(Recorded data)
###
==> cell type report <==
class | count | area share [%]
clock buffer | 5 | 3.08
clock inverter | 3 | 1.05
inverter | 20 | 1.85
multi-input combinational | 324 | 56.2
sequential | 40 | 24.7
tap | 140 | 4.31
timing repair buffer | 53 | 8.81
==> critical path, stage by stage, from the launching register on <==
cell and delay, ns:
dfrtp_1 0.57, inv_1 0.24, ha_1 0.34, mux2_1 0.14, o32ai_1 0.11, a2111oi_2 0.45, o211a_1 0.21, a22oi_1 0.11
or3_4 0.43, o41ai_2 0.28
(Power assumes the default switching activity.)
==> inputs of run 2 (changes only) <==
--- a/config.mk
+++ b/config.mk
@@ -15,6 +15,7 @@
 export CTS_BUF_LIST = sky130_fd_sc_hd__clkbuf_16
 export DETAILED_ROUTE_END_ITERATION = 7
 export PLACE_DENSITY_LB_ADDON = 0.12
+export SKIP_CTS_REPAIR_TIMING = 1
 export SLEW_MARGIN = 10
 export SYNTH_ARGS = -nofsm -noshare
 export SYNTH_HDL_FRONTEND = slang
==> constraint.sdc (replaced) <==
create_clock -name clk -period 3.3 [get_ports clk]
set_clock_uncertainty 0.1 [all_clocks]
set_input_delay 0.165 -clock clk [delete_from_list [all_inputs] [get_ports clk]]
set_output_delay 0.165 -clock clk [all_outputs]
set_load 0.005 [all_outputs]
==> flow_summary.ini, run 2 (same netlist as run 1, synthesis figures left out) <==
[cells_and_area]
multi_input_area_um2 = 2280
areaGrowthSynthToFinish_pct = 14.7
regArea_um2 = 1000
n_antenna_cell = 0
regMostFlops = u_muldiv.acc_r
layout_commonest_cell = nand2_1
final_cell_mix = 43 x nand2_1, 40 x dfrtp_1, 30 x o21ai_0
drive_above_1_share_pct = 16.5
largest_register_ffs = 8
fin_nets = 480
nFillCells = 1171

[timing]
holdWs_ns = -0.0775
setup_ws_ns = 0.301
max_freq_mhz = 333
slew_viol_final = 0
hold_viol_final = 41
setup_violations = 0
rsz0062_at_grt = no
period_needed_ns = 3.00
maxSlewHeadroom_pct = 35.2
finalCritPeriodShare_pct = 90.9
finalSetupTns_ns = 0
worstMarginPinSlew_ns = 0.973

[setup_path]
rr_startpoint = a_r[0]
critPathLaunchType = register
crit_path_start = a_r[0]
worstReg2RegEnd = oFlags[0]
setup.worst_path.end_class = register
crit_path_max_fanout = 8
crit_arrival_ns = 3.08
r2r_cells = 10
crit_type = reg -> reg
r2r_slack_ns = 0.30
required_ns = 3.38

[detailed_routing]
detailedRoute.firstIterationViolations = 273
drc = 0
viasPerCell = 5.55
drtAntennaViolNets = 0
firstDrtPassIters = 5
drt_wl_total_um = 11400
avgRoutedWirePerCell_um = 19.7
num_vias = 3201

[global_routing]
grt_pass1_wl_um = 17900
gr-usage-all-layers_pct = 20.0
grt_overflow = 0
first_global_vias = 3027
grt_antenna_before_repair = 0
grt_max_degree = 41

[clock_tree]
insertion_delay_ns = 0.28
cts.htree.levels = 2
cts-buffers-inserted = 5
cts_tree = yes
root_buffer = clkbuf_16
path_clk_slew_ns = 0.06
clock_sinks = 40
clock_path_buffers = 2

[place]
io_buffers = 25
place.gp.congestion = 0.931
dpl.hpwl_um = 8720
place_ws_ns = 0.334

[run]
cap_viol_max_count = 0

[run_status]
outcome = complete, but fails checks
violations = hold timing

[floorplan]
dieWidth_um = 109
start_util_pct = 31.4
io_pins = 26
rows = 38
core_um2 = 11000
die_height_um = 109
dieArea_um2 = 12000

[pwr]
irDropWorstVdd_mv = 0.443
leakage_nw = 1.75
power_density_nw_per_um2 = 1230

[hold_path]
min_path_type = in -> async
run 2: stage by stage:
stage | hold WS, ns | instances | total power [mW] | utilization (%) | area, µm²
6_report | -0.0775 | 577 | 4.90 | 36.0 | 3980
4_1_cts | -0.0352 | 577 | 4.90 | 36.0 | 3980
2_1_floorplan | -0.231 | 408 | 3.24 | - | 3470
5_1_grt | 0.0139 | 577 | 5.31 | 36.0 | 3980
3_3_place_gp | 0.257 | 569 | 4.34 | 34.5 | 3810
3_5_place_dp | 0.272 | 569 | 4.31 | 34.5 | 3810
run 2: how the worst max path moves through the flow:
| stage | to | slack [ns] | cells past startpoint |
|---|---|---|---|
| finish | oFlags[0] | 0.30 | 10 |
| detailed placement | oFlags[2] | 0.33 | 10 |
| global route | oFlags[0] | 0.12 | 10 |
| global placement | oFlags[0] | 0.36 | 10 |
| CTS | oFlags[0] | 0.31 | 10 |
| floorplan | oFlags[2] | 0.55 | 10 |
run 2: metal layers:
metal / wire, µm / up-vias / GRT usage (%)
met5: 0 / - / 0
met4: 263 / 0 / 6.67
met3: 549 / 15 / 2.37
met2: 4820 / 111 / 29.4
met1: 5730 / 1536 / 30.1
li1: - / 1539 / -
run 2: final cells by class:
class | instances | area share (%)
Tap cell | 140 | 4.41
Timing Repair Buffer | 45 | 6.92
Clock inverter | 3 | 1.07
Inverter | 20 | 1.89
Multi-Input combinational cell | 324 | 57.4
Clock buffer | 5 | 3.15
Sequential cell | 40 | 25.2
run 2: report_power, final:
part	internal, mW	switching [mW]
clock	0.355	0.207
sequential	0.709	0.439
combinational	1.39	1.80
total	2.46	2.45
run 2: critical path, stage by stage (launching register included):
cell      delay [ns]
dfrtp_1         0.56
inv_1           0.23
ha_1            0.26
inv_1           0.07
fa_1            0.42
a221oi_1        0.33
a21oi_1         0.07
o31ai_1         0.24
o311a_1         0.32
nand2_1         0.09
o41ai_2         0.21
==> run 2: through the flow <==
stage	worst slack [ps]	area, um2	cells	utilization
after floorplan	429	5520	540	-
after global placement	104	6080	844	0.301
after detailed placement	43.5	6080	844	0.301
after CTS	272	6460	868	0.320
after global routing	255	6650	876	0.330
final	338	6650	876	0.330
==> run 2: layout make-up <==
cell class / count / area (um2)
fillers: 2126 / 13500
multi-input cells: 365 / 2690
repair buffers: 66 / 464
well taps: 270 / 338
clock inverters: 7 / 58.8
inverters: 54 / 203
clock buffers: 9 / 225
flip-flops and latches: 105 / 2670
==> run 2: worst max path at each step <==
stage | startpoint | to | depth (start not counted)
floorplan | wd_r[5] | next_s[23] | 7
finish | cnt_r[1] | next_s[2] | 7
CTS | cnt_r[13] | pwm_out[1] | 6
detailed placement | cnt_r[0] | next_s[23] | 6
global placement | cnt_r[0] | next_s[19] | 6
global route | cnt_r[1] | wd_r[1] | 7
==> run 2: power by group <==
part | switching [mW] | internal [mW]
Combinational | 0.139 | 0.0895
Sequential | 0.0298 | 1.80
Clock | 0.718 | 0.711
===== src/rtl/sram_uart_tx_interface_pkg.sv =====
// Shared constants and state types for the SRAM-to-UART transmit path.
package sram_uart_tx_interface_pkg;

  localparam int UART_CLKS_PER_BIT_115200 = 434;
  localparam int SRAM_ADDR_W              = 18;
  localparam int SRAM_DATA_W              = 16;

  typedef enum logic [2:0] {
    S_TXI_IDLE,
    S_TXI_READ,
    S_TXI_WAIT,
    S_TXI_CAPTURE,
    S_TXI_SEND_HI,
    S_TXI_SEND_LO,
    S_TXI_DONE
`ifdef SRAM_UART_TX_CHECKSUM_EN
    , S_TXI_CHECKSUM
`endif
  } SRAM_UART_TX_state_type;

  typedef enum logic [1:0] {
    TX_IDLE,
    TX_START,
    TX_DATA,
    TX_STOP
  } uart_tx_state_type;

endpackage


===== src/rtl/sram_uart_tx_interface_uart_tx_byte.sv =====
// 8N1 byte serialiser with a valid/ready handshake; ready also rises in the last
// stop-bit cycle so consecutive bytes go out back-to-back.
module sram_uart_tx_interface_uart_tx_byte
  import sram_uart_tx_interface_pkg::*;
#(
  parameter int CLKS_PER_BIT = UART_CLKS_PER_BIT_115200
) (
  input  logic       Clock,
  input  logic       Reset,
  input  logic [7:0] Tx_data,
  input  logic       Tx_valid,
  output logic       Tx_ready,
  output logic       UART_TX_O
);

  localparam int                 TIMER_W  = $clog2(CLKS_PER_BIT);
  localparam logic [TIMER_W-1:0] BIT_LAST = TIMER_W'(CLKS_PER_BIT - 1);

  uart_tx_state_type  state;
  logic [TIMER_W-1:0] bit_timer;
  logic [2:0]         bit_index;
  logic [7:0]         shift_q;
  logic               bit_end;

  assign bit_end  = (bit_timer == BIT_LAST);
  assign Tx_ready = (state == TX_IDLE) || ((state == TX_STOP) && bit_end);

  // NOTE: sequential state uses non-blocking assignments so every register
  // samples the pre-edge values of the others, independent of statement order.
  always_ff @(posedge Clock) begin
    if (Reset) begin
      state     <= TX_IDLE;
      bit_timer <= '0;
      bit_index <= '0;
      shift_q   <= '0;
      UART_TX_O <= 1'b1;
    end else begin
      bit_timer <= ((state == TX_IDLE) || bit_end) ? '0 : bit_timer + 1'b1;
      unique case (state)
        TX_IDLE: begin
          if (Tx_valid) begin
            state     <= TX_START;
            shift_q   <= Tx_data;
            UART_TX_O <= 1'b0;
          end
        end
        TX_START: begin
          if (bit_end) begin
            state     <= TX_DATA;
            bit_index <= '0;
            UART_TX_O <= shift_q[0];
            shift_q   <= shift_q >> 1;
          end
        end
        TX_DATA: begin
          if (bit_end) begin
            if (bit_index == 3'd7) begin
              state     <= TX_STOP;
              UART_TX_O <= 1'b1;
            end else begin
              bit_index <= bit_index + 1'b1;
              UART_TX_O <= shift_q[0];
              shift_q   <= shift_q >> 1;
            end
          end
        end
        TX_STOP: begin
          if (bit_end) begin
            if (Tx_valid) begin
              state     <= TX_START;
              shift_q   <= Tx_data;
              UART_TX_O <= 1'b0;
            end else begin
              state <= TX_IDLE;
            end
          end
        end
        default: state <= TX_IDLE;
      endcase
    end
  end

endmodule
###
Where a line of the entries contains the word "placement", count it, then state the total and nothing else.

6